Personally, I think my word for 2018 will be winner and that’s because I believe a winner isn’t declared without going through a task, mostly challenging.
My year started with the second semester of my post-graduate degree. I have been studying since September 2017 and this didn’t end as earlier as imagined. I literally studied all through 2018. Apart from education, this year was really indeed my year of “Real Adulting”. Yes, I left the teen category a long time ago but was I ready to start taking big decisions? No. This year alone, I went through a depression period for over 2 months, click here to read my depression story and how I got out of it.
A long year of study to pass all my modules, trying to balance that with my part-time job but also stressing my self on how and what to do with myself after this degree. I was lost, uncertain and of course extremely scared of the nearest future. In addition to all these was a ‘Not-so-great’ relationship with an ex extremely obsessed about marriage. Don’t get me wrong, I do want to get married someday but was I close to being ready? Heck Nope. I barely have few pounds to my account, my part-time job was literally giving me enough to sustain daily as a lady due to low hours, I was mentally not ready to start thinking or planning for such commitment because I already have so much on my plate to deal with.
I thought things were getting better after handing in my dissertation and now, I said to myself: “Time to get back to blogging and enjoy life after University” in July until I got the shocker of the year.

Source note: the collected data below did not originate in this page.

Source: an optimization exercise on an open RTL-to-GDS flow (aim: small area). Production flows keep margins and buffers that such runs may drop. Function was checked by simulation only, so behaviour that the tests miss may differ from the original. Power figures rest on the tool's default switching activity, not on a simulated workload.

File: design.v
module seelevel_eval (
    input  wire [3:0]        op,            
    input  wire [7:0]        cur_s,         
    input  wire [96*16-1:0]  dur,           
    input  wire [6:0]        dur_count,
    input  wire [12*8-1:0]   frame,         
    input  wire [3:0]        frame_count,
    input  wire [10*8-1:0]   seg,           
    input  wire [3:0]        seg_count,
    input  wire [7:0]        cal_valid,
    input  wire [8*16-1:0]   cal_ref,       
    output reg               dec_ok,        
    output reg  [12*8-1:0]   dec_bytes,     
    output reg  [2:0]        fail_code,     
    output reg  [10*8-1:0]   seg_out,       
    output reg  [3:0]        seg_n,         
    output reg               lvl_fault,     
    output reg  [31:0]       lvl_num,
    output reg  [31:0]       lvl_den
);
    localparam [3:0] OP_READ     = 4'h1;
    localparam [3:0] OP_CAPTURE  = 4'h3;
    localparam [3:0] OP_DECODE   = 4'h4;
    localparam [3:0] OP_VALIDATE = 4'h5;
    localparam [3:0] OP_LEVEL    = 4'h6;
    localparam [2:0] RES_NO_RESPONSE = 3'd2;
    localparam [2:0] RES_PREAMBLE    = 3'd3;
    localparam [2:0] RES_CHECKSUM    = 3'd4;
    integer i, j;
    always @* begin
        dec_ok = (dur_count == 7'd96);
        for (j = 0; j < 12; j = j + 1)
            for (i = 0; i < 8; i = i + 1)
                dec_bytes[8*j + 7 - i] = (dur[16*(8*j + i) +: 16] > 16'd26);
    end
    reg [12*8-1:0] vb;         
    reg            v_len_ok;
    reg [3:0]      bs;         
    reg            scanning;
    reg [11:0]     cs_sum;
    reg [7:0]      cs;
    reg [7:0]      b1;
    always @* begin
        if (op == OP_VALIDATE) begin
            vb       = frame;
            v_len_ok = (frame_count == 4'd12);
        end else begin
            vb       = dec_bytes;
            v_len_ok = dec_ok;
        end
        bs       = 4'd1;
        scanning = 1'b1;
        for (i = 11; i >= 2; i = i - 1) begin
            if (scanning && vb[8*i +: 8] != 8'hFF) begin
                bs       = i[3:0];
                scanning = 1'b0;
            end
        end
        cs_sum = 12'd0;
        for (i = 2; i < 12; i = i + 1)
            if (i <= bs)
                cs_sum = cs_sum + {4'd0, vb[8*i +: 8]};
        cs = cs_sum[7:0] - 8'd2;
        b1 = vb[15:8];
        if (!v_len_ok)
            fail_code = RES_NO_RESPONSE;
        else if (vb[7:4] != 4'h9)
            fail_code = RES_PREAMBLE;
        else if (cs != b1)
            fail_code = RES_CHECKSUM;
        else
            fail_code = 3'd0;
        seg_n   = bs - 4'd1;
        seg_out = 80'd0;
        for (i = 0; i < 10; i = i + 1)
            if (i < seg_n)
                seg_out[8*i +: 8] = vb[8*(i+2) +: 8];
        if (seg_n >= 4'd2 && seg_out[15:8] == 8'd0)
            seg_out[7:0] = 8'd0;
    end
    reg [10*8-1:0] ls_seg;     
    reg [3:0]      n;
    reg            found;
    reg [3:0]      ls;         
    reg [7:0]      seg_ls;
    reg [11:0]     sum_all;    
    reg [11:0]     sum_above;  
    reg [3:0]      k;
    reg            cal_present;
    reg [15:0]     ref_val;
    reg [31:0]     num, den;
    always @* begin
        if (op == OP_LEVEL) begin
            ls_seg = seg;
            n      = seg_count;
        end else begin
            ls_seg = seg_out;
            n      = seg_n;
        end
        found   = 1'b0;
        ls      = 4'd0;
        sum_all = 12'd0;
        for (i = 0; i < 10; i = i + 1) begin
            if (i < n) begin
                sum_all = sum_all + {4'd0, ls_seg[8*i +: 8]};
                if (!found && ls_seg[8*i +: 8] != 8'd0) begin
                    found = 1'b1;
                    ls    = i[3:0];
                end
            end
        end
        seg_ls = ls_seg[8*ls +: 8];
        sum_above = 12'd0;
        for (i = 0; i < 10; i = i + 1)
            if (i > ls && i < n)
                sum_above = sum_above + {4'd0, ls_seg[8*i +: 8]};
        k = n - 4'd1 - ls;
        cal_present = (cur_s < 8'd8) && cal_valid[cur_s[2:0]];
        ref_val     = cal_ref[16*cur_s[2:0] +: 16];
        lvl_fault = 1'b0;
        num       = 32'd0;
        den       = 32'd1;
        if (!found) begin
            num = 32'd0;
            den = 32'd1;
        end else if (cal_present) begin
            if (ref_val == 16'd0)
                lvl_fault = 1'b1;
            else begin
                num = 32'd100 * sum_all;
                den = {16'd0, ref_val};
            end
        end else if (k == 4'd0) begin
            num = 32'd100 * seg_ls;
            den = 32'd255 * n;
        end else if (sum_above == 12'd0) begin
            lvl_fault = 1'b1;
        end else begin
            num = 32'd100 * k * (seg_ls + sum_above);
            den = sum_above * n;
            if (num > 32'd100 * den) begin
                num = 32'd100;
                den = 32'd1;
            end
        end
        lvl_num = num;
        lvl_den = den;
    end
endmodule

I failed my business finance module!
It’s a core module which simply means passing it is a MUST. I didn’t see that coming at all. The whole anxiety kicked in and knock me off real bad. Although, I was still very much active online but, a lot was going on in the background. Come September and it’s time to resit the exam. After several months of revising a module I sincerely don’t understand, with the help of YouTube tutorials and considering this is the only chance one gets to re-sit a post-graduate exam, I thought I was finally going to get over this. I studied hard, I tried every tip found online to understand the module but guess what?
I failed my business finance module AGAIN! [The second time]

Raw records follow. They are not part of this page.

From an optimization exercise on the open Yosys and OpenROAD flow, aimed at small area; shortcuts taken in it are not production practice. In this exercise RTL edits were held to simulation tests only and were not proved equivalent to the original. No activity file was given, so power comes from the tool's default toggle rates.

run A:
Design updc, start of the top module:
module updc (
    input             clk,
    input             rst,
    input             echo,
    input             btn1,
    input             btn2,
    input             adc_done,
    input      [11:0] adc_data,
    input             bus_en,
    input             bus_we,
    input      [7:0]  bus_addr,
    input      [31:0] bus_wdata,
    output            trig,
    output     [11:0] dac_out,
    output reg        dac_we,
    output            led1,
    output            led2,
    output            irq,
    output reg [31:0] bus_rdata
);
Size in the first run: ~340 flip-flops, roughly 110 I/O pins, ~17000 um2 of cells after synthesis.
export LEC_CHECK = 0
export ABC_AREA = 1
export CAP_MARGIN = 20
export CORE_MARGIN = 2
export CORE_UTILIZATION = 65
export PLACE_DENSITY = 0.8
export SLEW_MARGIN = 20
create_clock -name core_clock -period 100.0 [get_ports {clk}]
standard.sh (not shown) runs the stock make flow with config.mk's settings and CLKGATE_MAP_FILE= SYNTH_SCRIPT=/design/flow/synth_recipe.tcl, a recipe that flattens the netlist after the stock synthesis.
==> flow/flow/run.sh <==
#!/bin/bash
# The standard layout (standard.sh, unchanged synthesis) with two changes:
# ports are buffered with the smallest buffer (buf_1), and clock tree synthesis
# clusters more flip-flops per clkbuf_16 and inserts no dummy loads.
set -euo pipefail
export BUFFER_PORTS_ARGS="-buffer_cell sky130_fd_sc_hd__buf_1"
export CTS_ARGS="-sink_clustering_enable -repair_clock_nets -dont_use_dummy_load -buf_list sky130_fd_sc_hd__clkbuf_16 -sink_clustering_size 28 -sink_clustering_max_diameter 80"
bash standard.sh > run_standard.log 2>&1
Run A: done, clean on timing, DRC and antenna
--- input diff run A..run B ---
Settings: PLACE_DENSITY: 0.8 -> 0.9; CORE_UTILIZATION: 65 -> 75.
--- outcome ---
- Comparing the two runs side by side, run B comes out ahead of run A on power dissipated by switching net loads.
- Between run A and run B, detailed-routed wire length on met3 is higher for run B, run A comes in under that.
- Post-route core utilization (higher): run B
- | share of total power consumed by net switching | run A vs run B | ≈ equal |
- Run B ends up with a transition at the pin with the smallest max-transition slack that is 31 ps higher than in run A.
- Run B against run A: minimum clock period decreased 380 ps, total CTS buffers decreased 1, wire length went up, die span in y went down.
- Area of the core delta (run B − run A): favourable
- Run A -> run B: final hold slack flat
For run C, these inputs were changed with respect to run B:
Settings: swapping 75 for 65 in CORE_UTILIZATION; swapping 0.9 for 0.8 in PLACE_DENSITY.
-- flow/flow/run.sh --
<<< run B, line 7
export CTS_ARGS="-sink_clustering_enable -repair_clock_nets -dont_use_dummy_load -buf_list sky130_fd_sc_hd__clkbuf_16 -sink_clustering_size 28 -sink_clustering_max_diameter 80"
>>> run C, line 7
export CTS_ARGS="-sink_clustering_enable -repair_clock_nets -dont_use_dummy_load -buf_list sky130_fd_sc_hd__clkbuf_16 -sink_clustering_size 32 -sink_clustering_max_diameter 100"
### Flow results
- For the worst setup slack, run C came in 350 ps lower than run B did.
- Run C supports a lower top clock frequency than run B.
- Via count of the first global-routing pass delta for run C relative to run B: 794 lower
- The global-route wire length before repair in run C was lower than what run B gave.
- The ratio of final minimum period to clock period in run C was higher than what run B gave.
- Between run B and run C, clock insertion delay at the later pin of the skew report is lower for run C, run B comes in above that.
- Between run B and run C, the flow reports ratio of routed vias to standard cells decreasing by a few percent.
Context: an optimization exercise on an open-source flow, tuned for small area, a short achievable clock period and few clock cycles. The choices shown serve that exercise and are no tape-out recipe. In this exercise RTL edits were held to simulation tests only and were not proved equivalent to the original. Power figures rest on the tool's default switching activity, not on a simulated workload.

===== design/flow/config.mk =====
export PLATFORM = sky130hd
export DESIGN_NAME = epdq_dither
export DESIGN_NICKNAME = epdq_dither
export VERILOG_FILES = /design/flow/design.v
export SDC_FILE = /design/flow/constraint.sdc
export NUM_CORES = 4
export LEC_CHECK = 0
export CAP_MARGIN = 20
export CORE_MARGIN = 2
export CORE_UTILIZATION = 20
export PLACE_DENSITY = 0.35
export SLEW_MARGIN = 20

===== design/flow/constraint.sdc =====
create_clock -name core_clock -period 30.0 [get_ports {clk}]
set_input_delay 6.0000 -clock core_clock [delete_from_list [all_inputs] [get_ports {clk}]]
set_output_delay 6.0000 -clock core_clock [all_outputs]
set_load 0.01 [all_outputs]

I mean, considering that until my post-graduate degree, the last time I did anything close to financing which is Mathematics was in high-school and knowing my weakness with numbers/academic calculations; I thought failing once was acceptable but not twice. I was disappointed in myself, my morale was low and I almost gave up on education.

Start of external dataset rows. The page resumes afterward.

This design comes from an exercise in tuning for small area, a short achievable clock period and few clock cycles on the open sky130 flow, not from production work.
Function was checked by simulation only, so behaviour that the tests miss may differ from the original.
Power and IR drop assume default switching activity.

--- flow/design.v ---
module bfi_decoder (
    input  wire         clk,
    input  wire         rst,
    input  wire         req_valid,
    output wire         req_ready,
    input  wire [7:0]   req_cmd,
    input  wire [15:0]  req_len,
    input  wire [39:0]  req_fields,
    input  wire [4:0]   req_p,
    input  wire [127:0] req_widths,
    input  wire [15:0]  req_n,
    input  wire [63:0]  req_ts,
    output wire         mem_req,
    output wire [15:0]  mem_addr,
    input  wire         mem_gnt,
    input  wire [7:0]   mem_rdata,
    output wire         ang_valid,
    input  wire         ang_ready,
    output wire [15:0]  ang_data,
    output reg          resp_valid,
    output wire [3:0]   resp_status,
    output wire [63:0]  resp_data,
    output wire [4:0]   resp_p,
    output wire [15:0]  resp_n,
    output wire [127:0] resp_widths,
    output wire [5:0]   resp_dtn,
    output wire [23:0]  err_required,
    output wire [18:0]  err_available,
    output wire [7:0]   err_given,
    output wire [3:0]   err_allowed
);
    localparam I_IDLE = 0;
    localparam I_HDR  = 1;    
    localparam I_LOOK = 2;    
    localparam I_SCAN = 3;    
    localparam I_MUL  = 4;    
    localparam I_CMP  = 5;    
    localparam I_STRM = 6;    
    localparam I_CLR  = 7;    
    localparam [7:0] S_IDLE = 8'b00000001;
    localparam [7:0] S_HDR  = 8'b00000010;
    localparam [7:0] S_LOOK = 8'b00000100;
    localparam [7:0] S_SCAN = 8'b00001000;
    localparam [7:0] S_MUL  = 8'b00010000;
    localparam [7:0] S_CMP  = 8'b00100000;
    localparam [7:0] S_STRM = 8'b01000000;
    localparam [7:0] S_CLR  = 8'b10000000;
    reg [7:0]  state;
    wire idle   = state[I_IDLE];
    wire s_hdr  = state[I_HDR];
    wire s_look = state[I_LOOK];
    wire s_scan = state[I_SCAN];
    wire s_mul  = state[I_MUL];
    wire s_cmp  = state[I_CMP];
    wire s_strm = state[I_STRM];
    wire s_clr  = state[I_CLR];
    wire s_pre  = s_mul || s_cmp;
    reg        rdy;          
    reg        d_bw, d_hdr, d_res, d_ext, d_frm, d_short;
    reg [1:0]  d_arg;
    reg [1:0]  d_bwop;       
    wire [3:0] c_op  = req_cmd[3:0];
    wire [1:0] c_arg = req_cmd[5:4];
    wire       c_rsv = (req_cmd[7:6] == 2'b00);
    wire       c_low = (c_op == 4'd1) || (c_op == 4'd2) || (c_op == 4'd3);
    wire       c_hi  = (c_arg == 2'b00) && c_rsv;
    wire accept = rdy;
    wire done;
    wire more;
    wire dec_en = idle || (s_strm && !more);
    assign req_ready = rdy;
    always @(posedge clk) begin
        if (dec_en) begin
            d_bw    <= c_rsv && c_low;
            d_hdr   <= c_hi && (c_op == 4'd4);
            d_res   <= c_hi && (c_op == 4'd5);
            d_ext   <= c_hi && (c_op == 4'd6);
            d_frm   <= c_hi && (c_op == 4'd7);
            d_short <= (req_len[15:3] == 13'd0) && (req_len[2:0] < 3'd5);
            d_arg   <= c_arg;
            d_bwop  <= c_op[1:0];
        end
    end
    reg [63:0] data;         
    reg [63:0] wd;           
    reg [4:0]  pp;           
    reg [15:0] nn;           
    reg [5:0]  dtn;
    reg [15:0] lim;          
    reg [23:0] rem;          
    reg [7:0]  given;
    reg [3:0]  status;
    reg [3:0]  fi;           
    reg [31:0] win;          
    reg [5:0]  off;          
    reg        fl;           
    reg        hb4;          
    reg [15:0] ptr;          
    reg        big;          
    reg        av;
    reg [8:0]  ad;
    reg [3:0]  wc;           
    reg        room_r, need_r, pf_r;
    reg        mreq_r;       
    reg        st2;          
    reg        sdn;          
    assign resp_status  = status;
    assign resp_data    = data;
    assign resp_p       = pp;
    assign resp_n       = nn;
    assign resp_dtn     = dtn;
    assign err_required = rem;
    assign err_given    = given;
    genvar gi;
    generate
        for (gi = 0; gi < 16; gi = gi + 1) begin : g_rw
            assign resp_widths[8*gi +: 8] = {4'd0, wd[4*gi +: 4]};
        end
    endgenerate
    assign err_available = {lim, 3'b000};
    assign err_allowed   = {st2, 2'b00, st2};
    assign ang_valid = av;
    assign ang_data  = {7'd0, ad};
    assign mem_addr  = ptr;
    wire [2:0] f_nc  = win[18:16];
    wire [2:0] f_nr  = win[21:19];
    wire [1:0] f_bw  = win[23:22];
    wire       f_grp = win[24];
    wire       f_cb  = win[25];
    wire [1:0] f_ft  = win[27:26];
    reg        lk_ok;
    reg [3:0]  lk_phi, lk_psi;
    reg [4:0]  lk_p;
    reg [11:0] lk_sym;
    reg [15:0] lk_n;
    reg [7:0]  lk_sum;
    reg [47:0] lk_w;
    reg [3:0]  lk_half;
    integer k;
    always @(*) begin
        case ({f_cb, f_ft[0]})
            2'b00:   begin lk_phi = 4'd4; lk_psi = 4'd2; lk_half = 4'd3; end
            2'b01:   begin lk_phi = 4'd7; lk_psi = 4'd5; lk_half = 4'd6; end
            2'b10:   begin lk_phi = 4'd6; lk_psi = 4'd4; lk_half = 4'd5; end
            default: begin lk_phi = 4'd9; lk_psi = 4'd7; lk_half = 4'd8; end
        endcase
        lk_ok  = !f_ft[1];
        lk_p   = 5'd0;
        lk_sym = 12'd0;
        case ({f_nr, f_nc})
            {3'd1, 3'd0},
            {3'd1, 3'd2}: begin lk_p = 5'd2;  lk_sym = 12'b000000000010; end
            {3'd2, 3'd0}: begin lk_p = 5'd4;  lk_sym = 12'b000000001100; end
            {3'd2, 3'd1},
            {3'd2, 3'd2}: begin lk_p = 5'd6;  lk_sym = 12'b000000101100; end
            {3'd3, 3'd0}: begin lk_p = 5'd6;  lk_sym = 12'b000000111000; end
            {3'd3, 3'd1}: begin lk_p = 5'd10; lk_sym = 12'b001100111000; end
            {3'd3, 3'd2},
            {3'd3, 3'd3}: begin lk_p = 5'd12; lk_sym = 12'b101100111000; end
            default:      lk_ok = 1'b0;
        endcase
        case ({f_grp, f_bw})
            3'b000: lk_n = 16'd64;
            3'b001: lk_n = 16'd122;
            3'b010: lk_n = 16'd250;
            3'b011: lk_n = 16'd500;
            3'b100: lk_n = 16'd50;
            3'b101: lk_n = 16'd32;
            3'b110: lk_n = 16'd64;
            default: lk_n = 16'd160;
        endcase
        lk_sum = lk_p * lk_half;
        lk_w = 48'd0;
        for (k = 0; k < 12; k = k + 1)
            if (k < lk_p)
                lk_w[4*k +: 4] = lk_sym[k] ? lk_psi : lk_phi;
    end
    wire [3:0]  wm     = wd[4*fi +: 4];                  
    wire [3:0]  hi     = fi[0] ? data[7:4] : data[3:0];
    wire        sv     = (fi != 4'd0) || sdn;
    wire        bad_g  = (given[7:4] != 4'd0) || (given[3:0] == 4'd0) || (given[3:0] > 4'd9);
    wire        s_rd   = (pp != 5'd0) && !sdn;
    wire        s_fin  = (pp == 5'd0) || (sdn && !bad_g);
    wire        last_f = ({1'b0, fi} + 5'd1 == pp) || (fi == 4'd15);
    wire [3:0]  nxt    = last_f ? 4'd0 : fi + 4'd1;
    wire        cap    = fl && !hb4 && (s_pre || s_strm);
    wire [6:0]  off_w  = {1'b0, off} + {3'd0, wc};
    wire        fits   = (off_w <= 7'd32);
    assign      more   = (rem != 24'd0);
    wire        take   = !av || ang_ready;
    wire        can    = s_strm && more && fits;
    wire        produce = can && take;
    assign      done   = s_strm && !more && take;
    wire [31:0] shv    = win >> off[4:0];
    wire [8:0]  mask   = (9'd1 << wc) - 9'd1;
    wire [8:0]  fval   = shv[8:0] & mask;
    wire [5:0]  off_c  = cap ? off - 6'd8 : off;
    wire [5:0]  off_cw = cap ? off + {2'd0, wc} - 6'd8 : off + {2'd0, wc};
    wire        mreq   = mreq_r;
    wire        g      = mreq && mem_gnt;
    wire        c16    = off_c[5] || off_c[4];               
    wire        c8     = c16 || off_c[3];                    
    wire        w16    = off_cw[5] || off_cw[4];
    wire        w8     = w16 || off_cw[3];
    wire        room_g1 = can ? w16 : c16;
    wire        room_g0 = can ? w8 : c8;
    wire        room_n = g ? (take ? room_g1 : c16)
                           : (take ? room_g0 : c8);
    wire        rem_hi = (rem[23:6] != 18'd0);
    wire [6:0]  rs     = {1'b0, rem[5:0]} + {1'b0, off_c};   
    wire        need_n = rem_hi || (g ? (rs > 7'd40) : (rs > 7'd32));
    wire        pf_n   = g ? (off_c > 6'd24) : (off_c > 6'd16);
    wire [15:0] lim_m7 = (lim >= 16'd7) ? lim - 16'd7 : 16'd0;
    wire [23:0] ad_y   = s_mul  ? {(rem[0] ? nn : 16'd0), 8'd0} :
                         s_strm ? {20'hfffff, ~wc} :
                         s_cmp  ? ~{5'd0, lim, 3'b000} :
                                  {20'd0, given[3:0]};
    wire [24:0] ad_s   = {1'b0, rem} + {1'b0, ad_y} + {24'd0, s_strm};
    wire        t_big  = ad_s[24];
    wire        b4q    = d_frm && (ptr[3:0] == 4'd4);    
    wire [15:0] ptr_g  = (d_frm && ptr[15:3] == 13'd0 && ptr[2:0] == 3'd1) ? 16'd3 :
                         (d_frm && ptr[15:3] == 13'd0 && ptr[2:0] == 3'd4) ? 16'd7 :
                         ptr + 16'd1;
    wire        hq_0   = d_hdr ? (ptr[2:0]   != 3'd5) : (ptr[2:0]   != 3'd4);
    wire        hq_1   = d_hdr ? (ptr_g[2:0] != 3'd5) : (ptr_g[2:0] != 3'd4);
    wire        hdr_end  = d_hdr ? (fl && ptr[2:0] == 3'd5) : (ptr[2:0] == 3'd4);
    wire        plen_lt2 = (lim_m7[15:1] == 15'd0);
    wire        to_mul_f = s_hdr && !d_hdr && (ptr[2:0] == 3'd4) && lk_ok && !plen_lt2;
    wire        to_mul_x = s_scan && !(sv && bad_g) && s_fin && (lim[15:1] != 15'd0);
    wire        pre_keep = (b4q && !g) || (room_n && (big || pf_n));
    wire        strm_rq  = room_n && need_n;
    wire        mreq_n = (accept && (d_hdr || d_frm) && !d_short) ||
                         (s_hdr && !hdr_end && (g ? hq_1 : hq_0)) ||
                         to_mul_f || to_mul_x ||
                         (s_mul && pre_keep) ||
                         (s_cmp && (b4q ? pre_keep : (!t_big && strm_rq))) ||
                         (s_strm && strm_rq);
    assign mem_req = mreq_r;
    reg [63:0] himap;
    reg [63:0] lomap;
    integer m;
    always @(*) begin
        for (m = 0; m < 16; m = m + 1) begin
            himap[4*m +: 4] = req_widths[8*m+4 +: 4];
            lomap[4*m +: 4] = req_widths[8*m +: 4];
        end
    end
    wire [63:0] bwc = ((d_bwop == 2'd1) ? {62'd0, d_arg} : 64'd0) |
                      ((d_bwop == 2'd2) ? (64'd20 << d_arg) : 64'd0) |
                      ((d_bwop == 2'd3) ? (64'd20000000 << d_arg) : 64'd0);
    always @(posedge clk) begin
        rdy    <= req_valid && ((idle && !rdy) || done);
        mreq_r <= mreq_n;
        fl     <= g;
        hb4    <= s_pre && b4q && g;
        room_r <= room_n;
        need_r <= need_n;
        pf_r   <= pf_n;
        if (g)
            ptr <= ptr_g;
        if (cap)
            win <= {mem_rdata, win[31:8]};
        if (av && ang_ready)
            av <= 1'b0;
        if (hb4)
            dtn[5:2] <= mem_rdata[3:0];
        if (accept || (s_hdr && d_frm && ptr[2:0] == 3'd4))
            off <= 6'd32;
        else
            off <= produce ? off_cw : off_c;
        case (1'b1)
        idle: begin
            if (accept) begin
                resp_valid <= 1'b0;
                st2    <= 1'b0;
                data   <= (d_frm && !d_short) ? req_ts :
                          d_ext ? himap :
                          d_bw ? bwc : 64'd0;
                wd     <= d_ext ? lomap : 64'd0;
                pp     <= d_ext ? req_p : 5'd0;
                nn     <= d_ext ? req_n : 16'd0;
                dtn    <= 6'd0;
                lim    <= (d_hdr || d_frm || d_ext) ? req_len : 16'd0;
                rem    <= ((d_hdr || d_frm) && d_short) ? 24'd40 : 24'd0;
                given  <= 8'd0;
                sdn    <= 1'b0;
                fi     <= 4'd0;
                ptr    <= 16'd0;
                if (d_res)
                    win[31:16] <= req_fields[15:0];
                if (d_bw) begin
                    status     <= 4'd0;
                    resp_valid <= 1'b1;
                end else if (d_hdr || d_frm) begin
                    if (d_short) begin
                        status     <= 4'd1;
                        resp_valid <= 1'b1;
                    end else begin
                        status <= 4'd0;
                        state  <= S_HDR;
                    end
                end else if (d_res) begin
                    status <= 4'd0;
                    state  <= S_LOOK;
                end else if (d_ext) begin
                    status <= 4'd0;
                    state  <= S_SCAN;
                end else begin
                    status     <= 4'd15;
                    resp_valid <= 1'b1;
                end
            end
        end
        s_hdr: begin
            if (fl) begin
                if (d_hdr)
                    data[39:0] <= {mem_rdata, data[39:8]};
                else if (ptr[2:0] == 3'd1 || ptr[2:0] == 3'd3)
                    win <= {mem_rdata, win[31:8]};
                else if (ptr[2:0] == 3'd4)
                    dtn[1:0] <= mem_rdata[7:6];
            end
            if (d_hdr) begin
                if (fl && ptr[2:0] == 3'd5) begin
                    lim        <= 16'd0;
                    resp_valid <= 1'b1;
                    state      <= S_IDLE;
                end
            end else if (ptr[2:0] == 3'd4) begin
                fi  <= 4'd0;
                big <= (lim_m7[15:2] != 14'd0);
                pp  <= lk_p;
                nn  <= lk_n;
                wd  <= {16'd0, lk_w};
                rem <= plen_lt2 ? 24'd16 : {16'd0, lk_sum};
                lim <= lim_m7;
                if (!lk_ok) begin
                    status <= 4'd4;
                    state  <= S_CLR;
                end else if (plen_lt2) begin
                    status <= 4'd1;
                    state  <= S_CLR;
                end else begin
                    state  <= S_MUL;
                end
            end
        end
        s_look: begin
            if (lk_ok) begin
                pp <= lk_p;
                nn <= lk_n;
                wd <= {16'd0, lk_w};
            end else begin
                status <= 4'd4;
            end
            resp_valid <= 1'b1;
            state      <= S_IDLE;
        end
        s_scan: begin
            big <= (lim[15:2] != 14'd0);
            if (sv && bad_g) begin
                status <= 4'd2;
                st2    <= 1'b1;
                state  <= S_CLR;
            end else begin
                if (sv)
                    rem <= ad_s[23:0];
                if (s_rd) begin
                    given <= {hi, wm};
                    fi    <= fi + 4'd1;
                    sdn   <= last_f;
                    if (fi[0])
                        data <= {8'd0, data[63:8]};
                end
                if (s_fin) begin
                    given <= 8'd0;
                    if (lim[15:1] == 15'd0) begin
                        status <= 4'd1;
                        rem    <= 24'd16;
                        state  <= S_CLR;
                    end else begin
                        data  <= 64'd0;
                        fi    <= 4'd0;
                        state <= S_MUL;
                    end
                end
            end
        end
        s_mul: begin
            rem <= {ad_s[24:8], rem[7:1]};
            fi  <= fi + 4'd1;
            if (fi[2:0] == 3'd7) begin
                fi    <= 4'd0;
                state <= S_CMP;
            end
        end
        s_cmp: begin
            if (b4q) begin
            end else begin
                wc <= wm;
                fi <= nxt;
                if (t_big) begin
                    status <= 4'd1;
                    state  <= S_CLR;
                end else begin
                    state  <= S_STRM;
                end
            end
        end
        s_clr: begin
            pp   <= 5'd0;
            nn   <= 16'd0;
            wd   <= 64'd0;
            data <= 64'd0;
            dtn  <= 6'd0;
            if (!status[0]) begin        
                rem <= 24'd0;
                lim <= 16'd0;
            end
            resp_valid <= 1'b1;
            state      <= S_IDLE;
        end
        s_strm: begin
            lim <= 16'd0;
            if (produce) begin
                ad  <= fval;
                av  <= 1'b1;
                rem <= ad_s[23:0];
                wc  <= wm;
                fi  <= nxt;
            end
            if (!more)
                wd <= 64'd0;
            if (done) begin
                resp_valid <= 1'b1;
                state      <= S_IDLE;
            end
        end
        default: ;
        endcase
        if (rst) begin
            state      <= S_IDLE;
            resp_valid <= 1'b0;
            av         <= 1'b0;
            fl         <= 1'b0;
            hb4        <= 1'b0;
            rdy        <= 1'b0;
            mreq_r     <= 1'b0;
        end
    end
endmodule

But this time, I consciously made up my mind not to be broken again. Immediately after receiving the bad news, I ask myself, what are the chances of getting another, hopefully last resit?
Can I say in between this, I was still living life and oh, I started my new job in November with more pressure to impress at work just like every other time you start something new. I ran to the student/exam help centre in University, ask all necessary questions and boom, I might still have a chance of re-sitting.
I need to first write a letter explaining why I think I am struggling with the module, why I failed it and why I should be given a chance. Now, your chances of getting a re-sit this time depend on the board of exam which you have to face at a scheduled time/date [Mine was Nov 13th]. To save you all the long story, December 13th, I finally did my exam again for the 3rd time after daily revision of 2-3hours after my 9-5 job. Hectic was an understatement during this period. But hopefully, end of February 2019 will be a good period for me – My result will be out then].
I know you are probably wondering why I am sharing all these even before getting the result. I mean it’s safe to wait to see if I pass or fail [By God grace I will pass] before sharing the struggle because of “what people might say or think of me”. Starting this post, I myself didn’t intend to share but I guess I am just going with the flow simply because this is my truth. My academic journey is part of me either pass or fail but it doesn’t define me or who I eventually become in life. I am more than every grade or result I get from University. Of course, I pray I pass but this same 2018 that looks terrible has been extremely good to me. In less than a month after submitting my dissertation, I got my job which I love. Not the highest paying for my experience and academic but I love my team, the company and I believe its a GREAT start for my career. This same year, I reconnected with the love of my life after 3 years [Mr A – although, we’ve always talked after I broke up with him in 2014 *Roll eyes]. My family and I are in good health and live in pure love/peace and harmony. In addition to that, I have wonderful friends who stuck by me through everything [@beautyandbrushes, @jenniferamani] these ladies were surely sent to me by God! And of-course Mr A [Strongest support ever these past months] and few people who helped me academically.
I am happy, at peace and still working on my faith – I am blessed!
WOW, that was such a long read but if you get to this stage, I want to say a big thank you for being part of my 2018! Thank you for the love, comments, engagement, taking time to read and most especially hanging around. I didn’t have a juicy 2018 but I am extremely thankful. I wish you a wonderful New Year ahead! Voila, that’s my 2018!
Cheers to a consistent weekly post on here in 2019 [Every Saturday].Don’t forget to leave a comment below. Tell me what you think about today’s post. I can’t wait to read your comment and response of-course! Do follow me @itsmaryamsalam on Instagram.
Remember, with God, you can overcome every situation. You are stronger than you thought and do not let a bad situation define your future!